__What you have to do__. Without skipping anything, write out each record below exactly.

__Record extracts__.
### src/rtl/rx_sample_ctl_pkg.sv
package rx_sample_ctl_pkg;

    localparam int WORD_W   = 32;
    localparam int SMP_W    = 3;
    localparam int QUAL_BIT = 23;

    // Field layout of the control word, most significant bit first.
    typedef struct packed {
        logic             pwr_save;      // 31
        logic             clk_pull_off;  // 30
        logic [2:0]       rsv_hi;        // 29:27
        logic [SMP_W-1:0] sample;        // 26:24
        logic             qual;          // 23, strobe only
        logic             auto_en;       // 22
        logic             fast_path;     // 21
        logic [1:0]       rsv_mid;       // 20:19
        logic [2:0]       clk_div;       // 18:16
        logic             clk_out;       // 15
        logic             irq_fwd;       // 14
        logic             irq_en;        // 13
        logic [4:0]       irq_idx;       // 12:8
        logic [4:0]       rsv_lo;        // 7:3
        logic             opt_off;       // 2
        logic             loopback;      // 1
        logic             soft_reset;    // 0
    } ctrl_t;

    localparam logic [WORD_W-1:0] RESET_WORD = 32'h0300_0000;
    localparam logic [WORD_W-1:0] PLAIN_MASK = 32'hC067_FF07;
    localparam logic [WORD_W-1:0] SMP_MASK   = 32'h0700_0000;

    // Clear every bit that is not storage.
    function automatic ctrl_t scrub(ctrl_t c);
        ctrl_t r;
        r         = c;
        r.rsv_hi  = '0;
        r.rsv_mid = '0;
        r.rsv_lo  = '0;
        r.qual    = 1'b0;
        return r;
    endfunction

    // Next stored value after a word write.
    function automatic ctrl_t merge(ctrl_t old, logic [WORD_W-1:0] w);
        logic [WORD_W-1:0] sel;
        logic [WORD_W-1:0] o;
        sel = PLAIN_MASK | (w[QUAL_BIT] ? SMP_MASK : '0);
        o   = old;
        return scrub(ctrl_t'((o & ~sel) | (w & sel)));
    endfunction

endpackage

__The answer__.
### src/rtl/rx_sample_ctl_pkg.sv
package rx_sample_ctl_pkg;

    localparam int WORD_W   = 32;
    localparam int SMP_W    = 3;
    localparam int QUAL_BIT = 23;

    // Field layout of the control word, most significant bit first.
    typedef struct packed {
        logic             pwr_save;      // 31
        logic             clk_pull_off;  // 30
        logic [2:0]       rsv_hi;        // 29:27
        logic [SMP_W-1:0] sample;        // 26:24
        logic             qual;          // 23, strobe only
        logic             auto_en;       // 22
        logic             fast_path;     // 21
        logic [1:0]       rsv_mid;       // 20:19
        logic [2:0]       clk_div;       // 18:16
        logic             clk_out;       // 15
        logic             irq_fwd;       // 14
        logic             irq_en;        // 13
        logic [4:0]       irq_idx;       // 12:8
        logic [4:0]       rsv_lo;        // 7:3
        logic             opt_off;       // 2
        logic             loopback;      // 1
        logic             soft_reset;    // 0
    } ctrl_t;

    localparam logic [WORD_W-1:0] RESET_WORD = 32'h0300_0000;
    localparam logic [WORD_W-1:0] PLAIN_MASK = 32'hC067_FF07;
    localparam logic [WORD_W-1:0] SMP_MASK   = 32'h0700_0000;

    // Clear every bit that is not storage.
    function automatic ctrl_t scrub(ctrl_t c);
        ctrl_t r;
        r         = c;
        r.rsv_hi  = '0;
        r.rsv_mid = '0;
        r.rsv_lo  = '0;
        r.qual    = 1'b0;
        return r;
    endfunction

    // Next stored value after a word write.
    function automatic ctrl_t merge(ctrl_t old, logic [WORD_W-1:0] w);
        logic [WORD_W-1:0] sel;
        logic [WORD_W-1:0] o;
        sel = PLAIN_MASK | (w[QUAL_BIT] ? SMP_MASK : '0);
        o   = old;
        return scrub(ctrl_t'((o & ~sel) | (w & sel)));
    endfunction

endpackage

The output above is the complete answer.